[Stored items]

========================

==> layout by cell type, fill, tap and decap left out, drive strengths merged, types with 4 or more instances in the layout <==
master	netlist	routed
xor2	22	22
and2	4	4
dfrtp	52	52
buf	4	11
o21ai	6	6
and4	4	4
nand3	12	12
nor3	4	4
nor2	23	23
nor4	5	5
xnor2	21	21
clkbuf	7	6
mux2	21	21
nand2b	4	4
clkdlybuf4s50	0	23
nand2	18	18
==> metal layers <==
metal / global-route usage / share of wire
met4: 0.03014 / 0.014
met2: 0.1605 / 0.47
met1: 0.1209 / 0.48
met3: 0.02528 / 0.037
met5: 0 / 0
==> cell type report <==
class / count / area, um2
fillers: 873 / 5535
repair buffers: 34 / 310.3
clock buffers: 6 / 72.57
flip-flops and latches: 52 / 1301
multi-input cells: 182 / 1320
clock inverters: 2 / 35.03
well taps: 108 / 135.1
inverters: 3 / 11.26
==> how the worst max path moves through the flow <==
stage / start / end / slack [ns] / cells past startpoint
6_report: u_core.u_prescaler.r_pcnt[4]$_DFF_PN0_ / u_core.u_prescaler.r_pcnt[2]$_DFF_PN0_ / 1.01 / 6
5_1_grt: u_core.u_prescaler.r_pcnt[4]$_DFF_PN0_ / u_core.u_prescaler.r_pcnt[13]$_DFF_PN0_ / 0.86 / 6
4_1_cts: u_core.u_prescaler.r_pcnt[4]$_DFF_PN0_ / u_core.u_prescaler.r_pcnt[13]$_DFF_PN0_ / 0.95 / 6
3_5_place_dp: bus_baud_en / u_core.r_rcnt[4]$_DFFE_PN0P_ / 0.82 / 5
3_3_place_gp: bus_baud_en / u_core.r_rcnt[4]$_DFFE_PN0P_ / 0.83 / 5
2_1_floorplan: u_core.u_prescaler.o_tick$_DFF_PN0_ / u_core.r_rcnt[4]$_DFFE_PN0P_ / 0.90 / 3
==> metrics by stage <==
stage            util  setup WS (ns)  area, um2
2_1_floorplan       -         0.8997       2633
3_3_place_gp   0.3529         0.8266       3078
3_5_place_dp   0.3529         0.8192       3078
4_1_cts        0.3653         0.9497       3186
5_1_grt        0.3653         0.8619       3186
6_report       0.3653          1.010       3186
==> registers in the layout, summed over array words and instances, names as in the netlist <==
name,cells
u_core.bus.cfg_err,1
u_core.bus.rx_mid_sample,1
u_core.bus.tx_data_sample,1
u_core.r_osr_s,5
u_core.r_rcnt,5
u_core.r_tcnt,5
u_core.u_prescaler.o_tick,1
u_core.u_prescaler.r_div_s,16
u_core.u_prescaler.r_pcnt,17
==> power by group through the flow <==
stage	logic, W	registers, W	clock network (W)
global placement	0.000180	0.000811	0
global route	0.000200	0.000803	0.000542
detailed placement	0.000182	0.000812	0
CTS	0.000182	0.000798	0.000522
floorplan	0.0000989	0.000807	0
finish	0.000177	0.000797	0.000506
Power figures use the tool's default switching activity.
## config.mk

```make
export PLATFORM = sky130hd
export DESIGN_NAME = udp_tx_sched
export DESIGN_NICKNAME = d
export VERILOG_FILES = /design/src/rtl/udp_tx_sched.sv
export SDC_FILE = /design/constraint.sdc
export NUM_CORES = 1
export LEC_CHECK = 0
export CORE_AREA = 2 2 83 125
export CTS_BUF_LIST = sky130_fd_sc_hd__clkbuf_4 sky130_fd_sc_hd__clkbuf_8 sky130_fd_sc_hd__clkbuf_16
export DETAILED_ROUTE_END_ITERATION = 6
export DIE_AREA = 0 0 85 127
export PLACE_DENSITY = 0.82
export SYNTH_ARGS = -nofsm -noshare
export SYNTH_HDL_FRONTEND = slang
export SYNTH_SLANG_ARGS = --single-unit
```

## constraint.sdc

```tcl
create_clock -name clk -period 3.4 [get_ports clk]
set_clock_uncertainty 0.1 [all_clocks]
set_input_delay 1.02 -clock clk [delete_from_list [all_inputs] [get_ports clk]]
set_output_delay 1.02 -clock clk [all_outputs]
set_load 0.02 [all_outputs]
```
==> config.mk <==
export PLATFORM = sky130hd
export DESIGN_NAME = uart_tx_frame
export DESIGN_NICKNAME = d
export VERILOG_FILES = /design/src/rtl/uart_pkg.sv /design/src/rtl/uart_baud_cnt.sv /design/src/rtl/uart_tx_frame.sv
export SDC_FILE = /design/constraint.sdc
export NUM_CORES = 1
export LEC_CHECK = 0
export CAP_MARGIN = 30
export CORE_UTILIZATION = 54
export DETAILED_ROUTE_END_ITERATION = 8
export GPL_TIMING_DRIVEN = 0
export PLACE_DENSITY = 0.78
export SYNTH_ARGS = -nofsm -noshare
export SYNTH_HDL_FRONTEND = slang
export SYNTH_SLANG_ARGS = --single-unit
==> constraint.sdc <==
create_clock -name clk -period 2.4 [get_ports clk]
set_clock_uncertainty 0.05 [all_clocks]
set_input_delay 0.48 -clock clk [delete_from_list [all_inputs] [get_ports clk]]
set_output_delay 0.48 -clock clk [all_outputs]
set_load 0.005 [all_outputs]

========================

| Goal of the exercise |
With "metal" as the search string, filter the records and return each line that has it.

| Expected output |
==> metal layers <==
metal / global-route usage / share of wire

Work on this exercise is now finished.